Ai Weiwei's art has been shown in museums and galleries internationally. As a curator, he is known for cutting-edge exhibitions. In the early 2000s, he collaborated with the acclaimed Swiss architects Herzog & de Meuron on the winning design for the National Stadium project for the Beijing Olympics, popularly known as the "Birds Nest," which he later renounced as a "pretend smile."

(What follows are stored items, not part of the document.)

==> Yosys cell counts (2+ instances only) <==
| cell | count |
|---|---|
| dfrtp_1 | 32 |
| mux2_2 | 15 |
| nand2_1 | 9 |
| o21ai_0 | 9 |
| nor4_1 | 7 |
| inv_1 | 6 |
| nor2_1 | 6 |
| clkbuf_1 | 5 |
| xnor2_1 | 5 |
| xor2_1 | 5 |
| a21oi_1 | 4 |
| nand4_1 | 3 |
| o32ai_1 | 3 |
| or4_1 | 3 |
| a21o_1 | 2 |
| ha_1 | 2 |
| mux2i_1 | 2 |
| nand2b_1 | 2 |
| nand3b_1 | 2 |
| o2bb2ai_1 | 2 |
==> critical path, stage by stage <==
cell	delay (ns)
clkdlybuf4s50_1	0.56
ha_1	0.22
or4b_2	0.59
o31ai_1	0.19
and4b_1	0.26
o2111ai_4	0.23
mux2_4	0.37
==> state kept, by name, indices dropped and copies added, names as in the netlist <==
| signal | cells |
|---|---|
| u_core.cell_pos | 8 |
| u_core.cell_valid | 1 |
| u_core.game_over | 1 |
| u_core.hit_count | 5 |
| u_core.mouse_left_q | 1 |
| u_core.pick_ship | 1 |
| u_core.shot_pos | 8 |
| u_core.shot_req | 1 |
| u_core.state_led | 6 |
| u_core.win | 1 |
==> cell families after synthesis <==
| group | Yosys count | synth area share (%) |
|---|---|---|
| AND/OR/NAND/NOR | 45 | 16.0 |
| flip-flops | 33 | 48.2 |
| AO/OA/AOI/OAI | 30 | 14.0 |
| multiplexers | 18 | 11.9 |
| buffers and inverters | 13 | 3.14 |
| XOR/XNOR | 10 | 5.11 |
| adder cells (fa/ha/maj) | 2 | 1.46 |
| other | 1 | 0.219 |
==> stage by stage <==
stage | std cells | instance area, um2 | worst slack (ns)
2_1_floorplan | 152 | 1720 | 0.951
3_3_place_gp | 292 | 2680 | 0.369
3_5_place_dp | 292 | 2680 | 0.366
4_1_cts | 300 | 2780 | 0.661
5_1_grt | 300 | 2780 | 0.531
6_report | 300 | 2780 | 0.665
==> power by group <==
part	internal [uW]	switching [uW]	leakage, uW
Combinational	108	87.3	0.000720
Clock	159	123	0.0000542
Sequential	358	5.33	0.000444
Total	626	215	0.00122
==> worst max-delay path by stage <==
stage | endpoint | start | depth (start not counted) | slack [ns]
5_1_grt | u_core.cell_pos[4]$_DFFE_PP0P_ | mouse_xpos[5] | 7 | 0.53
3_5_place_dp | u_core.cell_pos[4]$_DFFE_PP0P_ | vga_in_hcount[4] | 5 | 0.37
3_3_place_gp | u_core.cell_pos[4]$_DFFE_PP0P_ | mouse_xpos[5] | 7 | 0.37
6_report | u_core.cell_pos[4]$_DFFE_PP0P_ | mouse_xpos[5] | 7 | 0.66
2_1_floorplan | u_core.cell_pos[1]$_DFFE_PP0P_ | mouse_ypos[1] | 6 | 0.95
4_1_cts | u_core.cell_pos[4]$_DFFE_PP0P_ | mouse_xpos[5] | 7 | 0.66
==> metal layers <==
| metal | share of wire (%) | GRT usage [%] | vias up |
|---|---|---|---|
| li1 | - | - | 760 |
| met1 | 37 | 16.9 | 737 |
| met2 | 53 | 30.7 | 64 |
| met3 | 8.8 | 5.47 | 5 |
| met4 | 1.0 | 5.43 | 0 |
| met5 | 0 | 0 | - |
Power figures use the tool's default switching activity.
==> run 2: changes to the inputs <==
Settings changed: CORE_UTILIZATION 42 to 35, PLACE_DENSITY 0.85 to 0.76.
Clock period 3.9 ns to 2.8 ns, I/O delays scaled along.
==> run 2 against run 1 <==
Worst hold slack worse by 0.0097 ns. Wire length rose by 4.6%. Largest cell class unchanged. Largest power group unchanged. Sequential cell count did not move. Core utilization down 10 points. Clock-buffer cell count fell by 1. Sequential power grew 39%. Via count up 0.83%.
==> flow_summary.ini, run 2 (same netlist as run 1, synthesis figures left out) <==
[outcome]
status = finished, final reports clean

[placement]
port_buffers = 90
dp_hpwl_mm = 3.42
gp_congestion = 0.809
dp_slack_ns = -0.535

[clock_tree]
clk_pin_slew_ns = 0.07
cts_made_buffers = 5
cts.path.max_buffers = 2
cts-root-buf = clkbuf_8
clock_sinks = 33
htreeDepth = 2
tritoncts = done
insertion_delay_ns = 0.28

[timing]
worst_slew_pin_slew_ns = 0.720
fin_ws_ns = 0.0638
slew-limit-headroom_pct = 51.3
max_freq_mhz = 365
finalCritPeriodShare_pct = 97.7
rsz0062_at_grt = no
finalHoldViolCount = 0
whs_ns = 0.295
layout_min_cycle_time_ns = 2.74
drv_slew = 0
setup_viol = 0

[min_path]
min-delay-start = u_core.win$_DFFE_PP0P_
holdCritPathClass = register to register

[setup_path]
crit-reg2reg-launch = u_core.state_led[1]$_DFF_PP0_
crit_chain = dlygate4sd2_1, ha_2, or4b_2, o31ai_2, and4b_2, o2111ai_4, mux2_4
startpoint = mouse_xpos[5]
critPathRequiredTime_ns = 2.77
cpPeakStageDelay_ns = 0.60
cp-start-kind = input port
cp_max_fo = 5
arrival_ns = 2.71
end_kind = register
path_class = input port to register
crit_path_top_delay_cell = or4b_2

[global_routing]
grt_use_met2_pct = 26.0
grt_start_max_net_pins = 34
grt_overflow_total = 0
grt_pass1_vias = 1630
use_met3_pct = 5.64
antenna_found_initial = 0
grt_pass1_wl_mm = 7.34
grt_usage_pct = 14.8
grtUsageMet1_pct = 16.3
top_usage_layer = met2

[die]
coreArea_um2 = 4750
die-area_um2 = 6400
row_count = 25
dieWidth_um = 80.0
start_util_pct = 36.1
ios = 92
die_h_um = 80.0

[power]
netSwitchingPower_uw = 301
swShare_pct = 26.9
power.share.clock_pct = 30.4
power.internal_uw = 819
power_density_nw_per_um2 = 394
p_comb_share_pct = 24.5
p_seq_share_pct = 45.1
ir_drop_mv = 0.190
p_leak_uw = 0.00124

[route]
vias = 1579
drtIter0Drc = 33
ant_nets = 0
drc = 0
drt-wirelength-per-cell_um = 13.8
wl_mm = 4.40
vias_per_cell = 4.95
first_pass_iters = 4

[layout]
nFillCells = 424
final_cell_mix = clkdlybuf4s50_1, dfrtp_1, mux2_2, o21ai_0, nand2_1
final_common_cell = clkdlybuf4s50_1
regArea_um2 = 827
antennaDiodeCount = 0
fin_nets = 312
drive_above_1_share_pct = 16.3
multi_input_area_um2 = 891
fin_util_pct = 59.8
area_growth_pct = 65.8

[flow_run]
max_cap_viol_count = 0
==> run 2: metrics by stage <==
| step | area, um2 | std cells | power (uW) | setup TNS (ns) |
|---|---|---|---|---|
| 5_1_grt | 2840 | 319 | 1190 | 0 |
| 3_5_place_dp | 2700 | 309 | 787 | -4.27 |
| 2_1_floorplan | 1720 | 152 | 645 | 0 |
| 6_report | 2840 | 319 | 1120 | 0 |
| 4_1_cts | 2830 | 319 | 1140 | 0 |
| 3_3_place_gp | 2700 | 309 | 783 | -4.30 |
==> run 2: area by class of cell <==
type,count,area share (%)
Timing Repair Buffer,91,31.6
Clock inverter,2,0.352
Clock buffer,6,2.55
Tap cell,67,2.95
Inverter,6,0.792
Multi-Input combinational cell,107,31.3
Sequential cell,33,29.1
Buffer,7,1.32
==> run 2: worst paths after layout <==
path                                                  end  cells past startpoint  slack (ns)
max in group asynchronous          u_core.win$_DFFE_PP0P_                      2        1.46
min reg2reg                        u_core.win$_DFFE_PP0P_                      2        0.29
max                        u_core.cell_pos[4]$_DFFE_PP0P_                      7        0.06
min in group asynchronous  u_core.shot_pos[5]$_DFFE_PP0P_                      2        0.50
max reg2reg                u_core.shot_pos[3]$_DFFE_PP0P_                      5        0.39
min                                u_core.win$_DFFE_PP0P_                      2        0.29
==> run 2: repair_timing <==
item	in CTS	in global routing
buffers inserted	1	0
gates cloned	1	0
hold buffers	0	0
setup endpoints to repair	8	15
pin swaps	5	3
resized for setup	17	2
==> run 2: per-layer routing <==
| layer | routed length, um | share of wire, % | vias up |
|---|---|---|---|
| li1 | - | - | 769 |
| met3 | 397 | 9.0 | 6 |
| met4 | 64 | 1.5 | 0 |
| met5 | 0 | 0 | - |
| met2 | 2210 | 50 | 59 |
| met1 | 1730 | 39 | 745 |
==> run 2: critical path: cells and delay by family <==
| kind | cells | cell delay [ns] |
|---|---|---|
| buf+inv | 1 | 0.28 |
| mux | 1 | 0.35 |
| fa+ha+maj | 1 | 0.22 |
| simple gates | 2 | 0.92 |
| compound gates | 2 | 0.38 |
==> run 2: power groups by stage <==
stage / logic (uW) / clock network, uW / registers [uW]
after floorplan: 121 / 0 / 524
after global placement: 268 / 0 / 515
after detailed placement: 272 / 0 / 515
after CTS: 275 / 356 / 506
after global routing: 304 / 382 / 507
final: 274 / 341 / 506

Ai Weiwei has never sought foreign citizenship and maintains his credibility among a devoted Chinese following as a highly active blogger, with his finger on the pulse of modern China. Unafraid to spotlight injustices, he has documented the arbitrary conviction and swift execution of alleged cop-killer Yang Jia in Shanghai, investigated shoddy school construction in Sichuan, and led a movement to oppose the nationwide installation of Internet filtering software in new computers. He is critical of one-party rule and government corruption, as well as the nationalist tendencies of China's citizenry, which allow state power to go unchecked. As a result his blogs are shut down, his home studio is under surveillance, and he's had to have cranial surgery for injuries sustained during a recent altercation with local police in Sichuan.


Jack Dorsey is the creator, cofounder, and chairman of Twitter, Inc. Originally from St. Louis, Jack's early fascination for mass-transit and how cities function led him to Manhattan and programming real-time messaging systems for couriers, taxis, and emergency vehicles. Throughout this work Jack witnessed thousands of workers in the field constantly updating where they were and what they were doing; Twitter is a constrained simplification designed for general usage and extended by the millions of people who make it their own every day. Jack is dedicated to creating public goods which foster approachability, immediacy, and transparency, and is starting a second company named Square focused on bringing these concepts to commerce.


Richard MacManus is the founder and editor in chief of ReadWriteWeb, one of the most popular and influential technology blogs in the world. New Zealander MacManus founded ReadWriteWeb in 2003 and grew his blog about the evolving Internet into an international team of journalists. ReadWriteWeb is read by millions of thought leaders and consumers, and is syndicated daily by the New York Times.


From the early days of blogging, social networks and YouTube to the future of machine learning, aggregate data analysis and other meta-trends, MacManus is widely recognized as a leader in articulating what's next in technology and what it means for society at large.


Orville Schell is the director of the Center on U.S.-China Relations at the Asia Society in New York. He has written fourteen books, including nine on China, and is at work on an interpretation of the last one-hundred years of Chinese history. He was a Fellow at Columbia University's Graduate School of Journalism and the recipient of many prizes and fellowships, including a Guggenheim Fellowship, the Overseas Press Club Award, and the Harvard-Stanford Shorenstein Prize in Asian Journalism. Prior to assuming his position at Asia Society, he served as Dean of the Graduate School of Journalism at the University of California, Berkeley.